A giustificare questa nuova alleanza, nel caso essa entri davvero in essere, è il solito bromuro buono per tutti i casi: arginare l'Iran e indebolirlo. Ovviamente ci sono delle gravi pecche: perché mai un simile fronte con la Siria dovrebbe d'un tratto indebolire l'Iran? La siria ha a tutt'oggi, e le ha fin dal 1979, relazioni molto strette con l'Iran. Dagli anni venti del XX secolo la Siria in quattro occasioni ha combattuto duramente contro i Fratelli Musulmani, eppure Siria e Iran fanno causa comune con i palestinesi, gran parte dei quali simpatizza proprio con i Fratelli Musulmani. La Siria non si metterà contro l'Iran; gli stati del Golfo hanno già cercato senza successo di corrompere il Presidente Assad perché rescindesse i legami con l'Iran. La Siria non volterà neppure le spalle ai palestinesi, e anche se le relazioni fra la Siria e il Presidente Erdogan sono tese e stanno prendendo la forma di unb confronto diretto, il Presidente Assad sa certamente che i giocatori di maggiore rilievo e gli alleati stretti come la Russia e la Cina hanno parte vitale in qualsiasi "grande gioco" della Turchia, cosa cui la Siria deve fare molta attenzione.

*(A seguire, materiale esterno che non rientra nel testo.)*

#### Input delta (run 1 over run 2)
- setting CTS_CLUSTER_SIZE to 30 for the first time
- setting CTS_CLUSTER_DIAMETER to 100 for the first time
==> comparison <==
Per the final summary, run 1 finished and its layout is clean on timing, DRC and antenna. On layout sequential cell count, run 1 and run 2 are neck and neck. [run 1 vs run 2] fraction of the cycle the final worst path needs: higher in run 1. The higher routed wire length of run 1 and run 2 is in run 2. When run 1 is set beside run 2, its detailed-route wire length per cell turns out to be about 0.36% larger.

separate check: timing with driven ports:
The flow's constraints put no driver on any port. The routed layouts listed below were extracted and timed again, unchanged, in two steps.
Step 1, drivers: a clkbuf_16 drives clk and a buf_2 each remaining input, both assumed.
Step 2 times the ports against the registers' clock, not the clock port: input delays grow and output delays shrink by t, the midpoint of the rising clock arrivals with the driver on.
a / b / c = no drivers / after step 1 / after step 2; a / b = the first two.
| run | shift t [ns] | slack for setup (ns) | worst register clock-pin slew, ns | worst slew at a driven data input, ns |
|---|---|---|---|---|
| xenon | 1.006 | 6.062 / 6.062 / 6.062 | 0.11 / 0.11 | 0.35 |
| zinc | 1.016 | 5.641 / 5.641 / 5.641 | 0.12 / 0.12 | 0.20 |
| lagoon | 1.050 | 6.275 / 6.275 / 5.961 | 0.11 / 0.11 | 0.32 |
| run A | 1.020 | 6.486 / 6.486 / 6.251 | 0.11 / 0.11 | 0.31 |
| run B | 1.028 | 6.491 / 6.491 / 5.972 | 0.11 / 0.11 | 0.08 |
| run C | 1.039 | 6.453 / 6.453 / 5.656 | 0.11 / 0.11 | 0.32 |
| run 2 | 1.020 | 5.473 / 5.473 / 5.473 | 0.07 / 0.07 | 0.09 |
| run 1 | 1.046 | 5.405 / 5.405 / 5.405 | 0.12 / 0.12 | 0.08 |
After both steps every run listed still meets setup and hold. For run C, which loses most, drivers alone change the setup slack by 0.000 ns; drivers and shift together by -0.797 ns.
This is an optimization exercise on Yosys and OpenROAD, whose aim is small area, a short achievable clock period and few clock cycles, not a production implementation. Only simulation tests tie the RTL to the original design; equivalence was not proved. Power and IR drop assume default switching activity.

==> run a <==
## axi_mem_slave
module axi_mem_slave (
    input  logic                 clk,
    input  logic                 resetn,
    input  logic                 awvalid,
    input  axi_bus_pkg::id_t     awid,
    input  axi_bus_pkg::addr_t   awaddr,
    input  axi_bus_pkg::len_t    awlen,
    input  axi_bus_pkg::size_t   awsize,
    input  axi_bus_pkg::burst_t  awburst,
    output logic                 awready,
    input  logic                 wvalid,
    input  axi_bus_pkg::data_t   wdata,
    input  axi_bus_pkg::id_t     wid,
    input  axi_bus_pkg::strb_t   wstrb,
    input  logic                 wlast,
    output logic                 wready,
    input  logic                 bready,
    output logic                 bvalid,
    output axi_bus_pkg::resp_t   bresp,
    output axi_bus_pkg::id_t     bid,
    input  logic                 arvalid,
    input  axi_bus_pkg::id_t     arid,
    input  axi_bus_pkg::addr_t   araddr,
    input  axi_bus_pkg::len_t    arlen,
    input  axi_bus_pkg::size_t   arsize,
    input  axi_bus_pkg::burst_t  arburst,
    output logic                 arready,
    input  logic                 rready,
    output logic                 rvalid,
    output axi_bus_pkg::data_t   rdata,
    output logic                 rlast,
    output axi_bus_pkg::resp_t   rresp,
    output axi_bus_pkg::id_t     rid
);
==> module byte_mem, before the edit <==
module byte_mem (
    input  logic        clk,
    input  logic        resetn,
    input  logic        wr_en,
    input  logic [6:0]  wr_addr,
    input  logic [31:0] wr_data,
    input  logic [1:0]  wr_sel0,
    input  logic [1:0]  wr_sel1,
    input  logic [1:0]  wr_sel2,
    input  logic [1:0]  wr_sel3,
    input  logic [3:0]  wr_ben,
    input  logic [1:0]  rd_off,
    input  logic [4:0]  rd_row0,
    input  logic [4:0]  rd_row1,
    input  logic [4:0]  rd_row2,
    input  logic [4:0]  rd_row3,
    output logic [31:0] rd_data
);
    logic [1:0] wr_off;
    logic [4:0] wr_row;
    logic [1:0] bank_sel [4];
    logic [4:0] bank_wrow [4];
    logic [7:0] bank_wd [4];
    logic [4:0] bank_rrow [4];
    logic [7:0] bank_q [4];
    logic       init;
    always_ff @(posedge clk)
        init <= !resetn;
    assign wr_off = wr_addr[1:0];
    assign wr_row = wr_addr[6:2];
    assign bank_sel[0] = wr_sel0;
    assign bank_sel[1] = wr_sel1;
    assign bank_sel[2] = wr_sel2;
    assign bank_sel[3] = wr_sel3;
    assign bank_rrow[0] = rd_row0;
    assign bank_rrow[1] = rd_row1;
    assign bank_rrow[2] = rd_row2;
    assign bank_rrow[3] = rd_row3;
    always_comb begin
        for (int b = 0; b < 4; b++) begin
            bank_wd[b]   = wr_data[8*bank_sel[b] +: 8];
            bank_wrow[b] = wr_row + ((2'(b) < wr_off) ? 5'd1 : 5'd0);
        end
    end
    for (genvar b = 0; b < 4; b++) begin : g_bank
        logic [255:0] rows;
        logic [7:0]   wd_one;
        logic [7:0]   wd_zero;
        logic         we;
        assign wd_one  = bank_wd[b] | {8{init}};
        assign wd_zero = bank_wd[b] & {8{!init}};
        assign we      = wr_en && wr_ben[b];
        for (genvar r = 0; r < 32; r++) begin : g_row
            localparam logic [7:0] INIT = 8'(4 * r + b);
            logic       en;
            logic [7:0] d;
            assign en = init || (we && bank_wrow[b] == 5'(r));
            for (genvar j = 0; j < 8; j++) begin : g_bit
                assign d[j] = INIT[j] ? wd_one[j] : wd_zero[j];
            end
            always_ff @(posedge clk) begin
                if (en)
                    rows[8*r +: 8] <= d;
            end
        end
        assign bank_q[b] = rows[8*bank_rrow[b] +: 8];
    end
    always_comb begin
        for (int k = 0; k < 4; k++)
            rd_data[8*k +: 8] = bank_q[2'(k) + rd_off];
    end
endmodule
This design comes from an exercise in tuning for small area, a short achievable clock period and few clock cycles per item on the open sky130 flow, not from production work. Function was checked by simulation only, so behaviour that the tests miss may differ from the original.

==> inputs of v31 <==
// scaled_residual_add
module scaled_residual_add (
    input  logic        i_clk,
    input  logic        i_rst_n,
    input  logic        i_valid,
    output logic        o_stall,
    input  logic [31:0] i_addend_bits,
    input  logic [31:0] i_scaled_bits,
    input  logic        i_last_in,
    output logic        o_valid,
    input  logic        i_stall,
    output logic [31:0] o_sum_bits,
    output logic        o_last_out,
    input  logic        psel,
    input  logic        penable,
    input  logic        pwrite,
    input  logic [2:0]  paddr,
    input  logic [31:0] pwdata,
    output logic [31:0] prdata,
    output logic        pready
);
    function automatic logic [4:0] lzc24(input logic [23:0] v);
        logic [4:0] n;
        n = 5'd0;
        for (int i = 0; i < 24; i++) begin
            if (v[i]) n = 5'(23 - i);
        end
        lzc24 = n;
    endfunction
    function automatic logic [4:0] lzc29(input logic [28:0] v);
        logic [4:0] n;
        n = 5'd29;
        for (int i = 0; i < 29; i++) begin
            if (v[i]) n = 5'(28 - i);
        end
        lzc29 = n;
    endfunction
    function automatic logic [59:0] padd29(input logic [28:0] a, input logic [28:0] b);
        logic [28:0] g, p, gg, pp, gn, pn;
        logic [29:0] s0, s1;
        g  = a & b;
        p  = a ^ b;
        gg = g;
        pp = p;
        for (int l = 0; l < 5; l++) begin
            gn = gg;
            pn = pp;
            for (int i = 0; i < 29; i++) begin
                if ((i >> l) & 1) begin
  ...
make LEC_CHECK=0 CAP_MARGIN=20 CORE_MARGIN=2 CORE_UTILIZATION=40 SETUP_SLACK_MARGIN=5 SLEW_MARGIN=20 finish   # period 9.5 ns
run.sh (not shown) runs the stock make flow with config.mk's settings and CLKGATE_MAP_FILE= SYNTH_SCRIPT=/design/flow/synth_recipe.tcl, a recipe that flattens the netlist after the stock synthesis.
==> v12: changes against v31 <==
--- a/flow/design.v
+++ b/flow/design.v
@@ -65,32 +65,12 @@
             pp = pn;
         end
         s0 = {gg[28], p ^ {gg[27:0], 1'b0}};
         s1 = {gg[28] | pp[28], p ^ ({gg[27:0], 1'b0} | {pp[27:0], 1'b1})};
         padd29 = {s1, s0};
     endfunction
-    function automatic logic [47:0] padd48(input logic [47:0] a, input logic [47:0] b);
-        logic [47:0] g, p, gg, pp, gn, pn;
-        g  = a & b;
-        p  = a ^ b;
-        gg = g;
-        pp = p;
-        for (int l = 0; l < 6; l++) begin
-            gn = gg;
-            pn = pp;
-            for (int i = 0; i < 48; i++) begin
-                if ((i >> l) & 1) begin
-                    gn[i] = gg[i] | (pp[i] & gg[((i >> l) << l) - 1]);
-                    pn[i] = pp[i] & pp[((i >> l) << l) - 1];
-                end
-            end
-            gg = gn;
-            pp = pn;
-        end
-        padd48 = p ^ {gg[46:0], 1'b0};
-    endfunction
     logic [31:0] r_scale;
     logic [1:0]  r_format;
     assign pready = 1'b1;
     assign prdata = (paddr[2] == sra_pkg::REG_FORMAT) ? {30'b0, r_format} : r_scale;
     always_ff @(posedge i_clk) begin
         if (!i_rst_n) begin
@@ -235,13 +215,18 @@
         d        = $signed({3'b0, ea}) - 11'(e);
         n1_dpos  = !d[10];
         ad       = d[10] ? 11'(-d) : 11'(d);
         n1_dsat  = (ad > 11'd31) ? 5'd31 : ad[4:0];
         n1_ebig  = n1_dpos ? ea : e[7:0];
     end
-    logic [47:0] r1_s, r1_c;
+    logic [16:0] n1_lo;
+    logic [15:0] n1_zq;
+    assign n1_lo = {1'b0, n1_s[15:0]} + {1'b0, n1_c[15:0]};
+    assign n1_zq = (n1_s[15:0] ^ n1_c[15:0]) ^ {(n1_s[14:0] | n1_c[14:0]), 1'b0};
+    logic [47:16] r1_s, r1_c;
+    logic        r1_c16, r1_nz;
     logic        r1_pnan, r1_pinf, r1_pzero, r1_ps;
     logic [23:0] r1_siga;
     logic        r1_as;
     logic        r1_bf16, r1_last;
     logic        r1_sub;
     logic [4:0]  r1_kk;
@@ -249,14 +234,16 @@
     logic        r1_dpos;
     logic [4:0]  r1_dsat;
     logic [7:0]  r1_ebig;
     logic        r1_anan, r1_ainf;
     always_ff @(posedge i_clk) begin
         if (en) begin
-            r1_s     <= n1_s;
-            r1_c     <= n1_c;
+            r1_s     <= n1_s[47:16];
+            r1_c     <= n1_c[47:16];
+            r1_c16   <= n1_lo[16];
+            r1_nz    <= |n1_zq;
             r1_pnan  <= n1_pnan;
             r1_pinf  <= n1_pinf;
             r1_pzero <= n1_pzero;
             r1_ps    <= r0_bs ^ r0_ss;
             r1_siga  <= {r0_a[30:23] != 8'd0, r0_a[22:0]};
             r1_as    <= r0_a[31];
@@ -274,26 +261,27 @@
             r1_ainf  <= n1_ainf;
         end
     end
     logic [24:0] n2_x;
     logic        n2_top, n2_up0, n2_up1, n2_sts;
     always_comb begin
-        logic [47:0] prod, zq;
-        logic [47:0] tm;
-        prod = padd48(r1_s, r1_c);
-        zq   = (r1_s ^ r1_c) ^ {(r1_s[46:0] | r1_c[46:0]), 1'b0};
-        tm     = ~(48'hFFFF_FFFF_FFFF << (6'd22 + {1'b0, r1_kk}));
-        n2_sts = |(zq & tm);
-        n2_up0 = prod[22] & ((|zq[21:0]) | prod[23]);
-        n2_up1 = prod[23] & ((|zq[22:0]) | prod[24]);
+        logic [47:16] prod, zq, tm;
+        logic [32:0]  ps;
+        ps   = {1'b0, r1_s} + {1'b0, r1_c} + {32'b0, r1_c16};
+        prod = ps[31:0];
+        zq   = (r1_s ^ r1_c) ^ {(r1_s[46:16] | r1_c[46:16]), r1_c16};
+        tm     = ~(32'hFFFF_FFFF << (6'd6 + {1'b0, r1_kk}));
+        n2_sts = r1_nz | (|(zq & tm));
+        n2_up0 = prod[22] & (r1_nz | (|zq[21:16]) | prod[23]);
+        n2_up1 = prod[23] & (r1_nz | (|zq[22:16]) | prod[24]);
         n2_x   = prod[47:23];
         n2_top = prod[47];
     end
     logic [24:0] r2_x;
     logic        r2_up0, r2_up1, r2_sts, r2_top, r2_sub;
-    logic [4:0]  r2_kk, r2_kk1;
+    logic [4:0]  r2_kk;
     logic [23:0] r2_siga;
     logic [4:0]  r2_dsat;
     logic [7:0]  r2_ebig;
     logic        r2_dpos, r2_as, r2_ps, r2_bf16, r2_last, r2_pzero;
     logic        r2_anan, r2_ainf, r2_pnan, r2_pinf, r2_q253, r2_q254;
     always_ff @(posedge i_clk) begin
@@ -302,13 +290,12 @@
             r2_up0   <= n2_up0;
             r2_up1   <= n2_up1;
             r2_sts   <= n2_sts;
             r2_top   <= n2_top;
             r2_sub   <= r1_sub;
             r2_kk    <= r1_kk;
-            r2_kk1   <= r1_kk - 5'd1;
             r2_siga  <= r1_siga;
             r2_dpos  <= r1_dpos;
             r2_dsat  <= r1_dsat;
             r2_ebig  <= r1_ebig;
             r2_as    <= r1_as;
             r2_ps    <= r1_ps;
@@ -335,15 +322,18 @@
     endfunction
     always_comb begin
         logic [24:0] km, msk;
         logic [25:0] w, bsig, ssig;
         logic [28:0] shin;
         logic        pinf, rb_s, lsb_s, up;
+        logic [25:0] xs, lm;
+        logic        stw, sta, stk;
+        xs  = {r2_x, 1'b0};
         km  = ~(25'h1FF_FFFF << r2_kk);           
         msk = r2_sub ? km : {24'b0, r2_top};
-        rb_s  = (r2_kk1 > 5'd24) ? 1'b0 : r2_x[r2_kk1];
+        rb_s  = (r2_kk > 5'd25) ? 1'b0 : xs[r2_kk];
         lsb_s = (r2_kk > 5'd24) ? 1'b0 : r2_x[r2_kk];
         up    = r2_sub ? (rb_s & (r2_sts | lsb_s)) : (r2_top ? r2_up1 : r2_up0);
         if (r2_pzero) begin
             w = '0;
         end else if (up) begin
             w = inc25(r2_x | msk) & ~{1'b0, msk};
@@ -356,17 +346,33 @@
         n2b_ssign = r2_ainf ? r2_as : r2_ps;
         bsig     = r2_dpos ? {2'b0, r2_siga} : w;
         ssig     = r2_dpos ? w : {2'b0, r2_siga};
         n2b_sbig = r2_dpos ? r2_as : r2_ps;
         n2b_ssml = r2_dpos ? r2_ps : r2_as;
         n2b_sub  = r2_as ^ r2_ps;
+        if (r2_dsat >= 5'd29) begin
+            lm = '1;
+        end else if (r2_dsat > 5'd3) begin
+            lm = ~(26'h3FF_FFFF << (r2_dsat - 5'd3));
+        end else begin
+            lm = '0;
+        end
+        if (r2_pzero) begin
+            stw = 1'b0;
+        end else if (up) begin
+            stw = (r2_dsat >= 5'd29) ? 1'b1 : !(&((r2_x | msk) | ~lm[24:0]));
+        end else begin
+            stw = |(r2_x & ~msk & lm[24:0]);
+        end
+        sta = |(r2_siga & lm[23:0]);
+        stk = r2_dpos ? stw : sta;
         shin     = {ssig, 3'b0};
         if (r2_dsat >= 5'd29) begin
-            n2b_shv = {28'b0, |ssig};
+            n2b_shv = {28'b0, stk};
         end else begin
-            n2b_shv = (shin >> r2_dsat) | {28'b0, |(shin & ~(29'h1FFF_FFFF << r2_dsat))};
+            n2b_shv = (shin >> r2_dsat) | {28'b0, stk};
         end
         n2b_bext = {bsig, 3'b0};
     end
     logic [28:0] r2b_bext, r2b_shv;
     logic [7:0]  r2b_ebig;
     logic        r2b_sub, r2b_sbig, r2b_ssml, r2b_spec, r2b_snan, r2b_ssign, r2b_bf16, r2b_last;
CORE_UTILIZATION = 60   (was 40)
==> v4: changes against v31 <==
--- a/flow/design.v
+++ b/flow/design.v
@@ -65,32 +65,12 @@
             pp = pn;
         end
         s0 = {gg[28], p ^ {gg[27:0], 1'b0}};
         s1 = {gg[28] | pp[28], p ^ ({gg[27:0], 1'b0} | {pp[27:0], 1'b1})};
         padd29 = {s1, s0};
     endfunction
-    function automatic logic [47:0] padd48(input logic [47:0] a, input logic [47:0] b);
-        logic [47:0] g, p, gg, pp, gn, pn;
-        g  = a & b;
-        p  = a ^ b;
-        gg = g;
-        pp = p;
-        for (int l = 0; l < 6; l++) begin
-            gn = gg;
-            pn = pp;
-            for (int i = 0; i < 48; i++) begin
-                if ((i >> l) & 1) begin
-                    gn[i] = gg[i] | (pp[i] & gg[((i >> l) << l) - 1]);
-                    pn[i] = pp[i] & pp[((i >> l) << l) - 1];
-                end
-            end
-            gg = gn;
-            pp = pn;
-        end
-        padd48 = p ^ {gg[46:0], 1'b0};
-    endfunction
     logic [31:0] r_scale;
     logic [1:0]  r_format;
     assign pready = 1'b1;
     assign prdata = (paddr[2] == sra_pkg::REG_FORMAT) ? {30'b0, r_format} : r_scale;
     always_ff @(posedge i_clk) begin
         if (!i_rst_n) begin
@@ -235,13 +215,18 @@
         d        = $signed({3'b0, ea}) - 11'(e);
         n1_dpos  = !d[10];
         ad       = d[10] ? 11'(-d) : 11'(d);
         n1_dsat  = (ad > 11'd31) ? 5'd31 : ad[4:0];
         n1_ebig  = n1_dpos ? ea : e[7:0];
     end
-    logic [47:0] r1_s, r1_c;
+    logic [16:0] n1_lo;
+    logic [15:0] n1_zq;
+    assign n1_lo = {1'b0, n1_s[15:0]} + {1'b0, n1_c[15:0]};
+    assign n1_zq = (n1_s[15:0] ^ n1_c[15:0]) ^ {(n1_s[14:0] | n1_c[14:0]), 1'b0};
+    logic [47:16] r1_s, r1_c;
+    logic        r1_c16, r1_nz;
     logic        r1_pnan, r1_pinf, r1_pzero, r1_ps;
     logic [23:0] r1_siga;
     logic        r1_as;
     logic        r1_bf16, r1_last;
     logic        r1_sub;
     logic [4:0]  r1_kk;
@@ -249,14 +234,16 @@
     logic        r1_dpos;
     logic [4:0]  r1_dsat;
     logic [7:0]  r1_ebig;
     logic        r1_anan, r1_ainf;
     always_ff @(posedge i_clk) begin
         if (en) begin
-            r1_s     <= n1_s;
-            r1_c     <= n1_c;
+            r1_s     <= n1_s[47:16];
+            r1_c     <= n1_c[47:16];
+            r1_c16   <= n1_lo[16];
+            r1_nz    <= |n1_zq;
             r1_pnan  <= n1_pnan;
             r1_pinf  <= n1_pinf;
             r1_pzero <= n1_pzero;
             r1_ps    <= r0_bs ^ r0_ss;
             r1_siga  <= {r0_a[30:23] != 8'd0, r0_a[22:0]};
             r1_as    <= r0_a[31];
@@ -274,26 +261,27 @@
             r1_ainf  <= n1_ainf;
         end
     end
     logic [24:0] n2_x;
     logic        n2_top, n2_up0, n2_up1, n2_sts;
     always_comb begin
-        logic [47:0] prod, zq;
-        logic [47:0] tm;
-        prod = padd48(r1_s, r1_c);
-        zq   = (r1_s ^ r1_c) ^ {(r1_s[46:0] | r1_c[46:0]), 1'b0};
-        tm     = ~(48'hFFFF_FFFF_FFFF << (6'd22 + {1'b0, r1_kk}));
-        n2_sts = |(zq & tm);
-        n2_up0 = prod[22] & ((|zq[21:0]) | prod[23]);
-        n2_up1 = prod[23] & ((|zq[22:0]) | prod[24]);
+        logic [47:16] prod, zq, tm;
+        logic [32:0]  ps;
+        ps   = {1'b0, r1_s} + {1'b0, r1_c} + {32'b0, r1_c16};
+        prod = ps[31:0];
+        zq   = (r1_s ^ r1_c) ^ {(r1_s[46:16] | r1_c[46:16]), r1_c16};
+        tm     = ~(32'hFFFF_FFFF << (6'd6 + {1'b0, r1_kk}));
+        n2_sts = r1_nz | (|(zq & tm));
+        n2_up0 = prod[22] & (r1_nz | (|zq[21:16]) | prod[23]);
+        n2_up1 = prod[23] & (r1_nz | (|zq[22:16]) | prod[24]);
         n2_x   = prod[47:23];
         n2_top = prod[47];
     end
     logic [24:0] r2_x;
     logic        r2_up0, r2_up1, r2_sts, r2_top, r2_sub;
-    logic [4:0]  r2_kk, r2_kk1;
+    logic [4:0]  r2_kk;
     logic [23:0] r2_siga;
     logic [4:0]  r2_dsat;
     logic [7:0]  r2_ebig;
     logic        r2_dpos, r2_as, r2_ps, r2_bf16, r2_last, r2_pzero;
     logic        r2_anan, r2_ainf, r2_pnan, r2_pinf, r2_q253, r2_q254;
     always_ff @(posedge i_clk) begin
@@ -302,13 +290,12 @@
             r2_up0   <= n2_up0;
             r2_up1   <= n2_up1;
             r2_sts   <= n2_sts;
             r2_top   <= n2_top;
             r2_sub   <= r1_sub;
             r2_kk    <= r1_kk;
-            r2_kk1   <= r1_kk - 5'd1;
             r2_siga  <= r1_siga;
             r2_dpos  <= r1_dpos;
             r2_dsat  <= r1_dsat;
             r2_ebig  <= r1_ebig;
             r2_as    <= r1_as;
             r2_ps    <= r1_ps;
@@ -335,15 +322,18 @@
     endfunction
     always_comb begin
         logic [24:0] km, msk;
         logic [25:0] w, bsig, ssig;
         logic [28:0] shin;
         logic        pinf, rb_s, lsb_s, up;
+        logic [25:0] xs, lm;
+        logic        stw, sta, stk;
+        xs  = {r2_x, 1'b0};
         km  = ~(25'h1FF_FFFF << r2_kk);           
         msk = r2_sub ? km : {24'b0, r2_top};
-        rb_s  = (r2_kk1 > 5'd24) ? 1'b0 : r2_x[r2_kk1];
+        rb_s  = (r2_kk > 5'd25) ? 1'b0 : xs[r2_kk];
         lsb_s = (r2_kk > 5'd24) ? 1'b0 : r2_x[r2_kk];
         up    = r2_sub ? (rb_s & (r2_sts | lsb_s)) : (r2_top ? r2_up1 : r2_up0);
         if (r2_pzero) begin
             w = '0;
         end else if (up) begin
             w = inc25(r2_x | msk) & ~{1'b0, msk};
@@ -356,17 +346,33 @@
         n2b_ssign = r2_ainf ? r2_as : r2_ps;
         bsig     = r2_dpos ? {2'b0, r2_siga} : w;
         ssig     = r2_dpos ? w : {2'b0, r2_siga};
         n2b_sbig = r2_dpos ? r2_as : r2_ps;
         n2b_ssml = r2_dpos ? r2_ps : r2_as;
         n2b_sub  = r2_as ^ r2_ps;
+        if (r2_dsat >= 5'd29) begin
+            lm = '1;
+        end else if (r2_dsat > 5'd3) begin
+            lm = ~(26'h3FF_FFFF << (r2_dsat - 5'd3));
+        end else begin
+            lm = '0;
+        end
+        if (r2_pzero) begin
+            stw = 1'b0;
+        end else if (up) begin
+            stw = (r2_dsat >= 5'd29) ? 1'b1 : !(&((r2_x | msk) | ~lm[24:0]));
+        end else begin
+            stw = |(r2_x & ~msk & lm[24:0]);
+        end
+        sta = |(r2_siga & lm[23:0]);
+        stk = r2_dpos ? stw : sta;
         shin     = {ssig, 3'b0};
         if (r2_dsat >= 5'd29) begin
-            n2b_shv = {28'b0, |ssig};
+            n2b_shv = {28'b0, stk};
         end else begin
-            n2b_shv = (shin >> r2_dsat) | {28'b0, |(shin & ~(29'h1FFF_FFFF << r2_dsat))};
+            n2b_shv = (shin >> r2_dsat) | {28'b0, stk};
         end
         n2b_bext = {bsig, 3'b0};
     end
     logic [28:0] r2b_bext, r2b_shv;
     logic [7:0]  r2b_ebig;
     logic        r2b_sub, r2b_sbig, r2b_ssml, r2b_spec, r2b_snan, r2b_ssign, r2b_bf16, r2b_last;
==> out/metrics.csv <==
metric;value;unit
die_area;0.0847;mm2
synth_xor_area_share;8.99;%
r2r_cells;15;
grt_pass1_wl;230000;um
instances_no_fill;6466;
route.met3.wl;15700;um
nets;5936;
ys_ff_latch;560;
syn_area;0.0494;mm2
gr-usage-met2;56.3;%
final-clk-cell-share;3.89;%
status;finished clean;
the above is filed under v12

Mosca può accogliere di buon grado i vantaggi tattici che un fronte come questo le permetterebbe di conseguire e al tempo stesso riconoscere il fatto che è improbabile che l'idea abbia successo. La nuova iniziativa nata nel Golfo ha però un significato più profondo, che è necessario cogliere. Per riassumere in due parole una questione molto complicata, si può dire che nella supremazia saudita, storicamente, l'elemento politico è sempre stato marginale. L'Arabia Saudita deve la propria influenza più al controllo che ha dei luoghi santi, e al suo asserito diritto di interpretare il Corano secondo la propria ottica.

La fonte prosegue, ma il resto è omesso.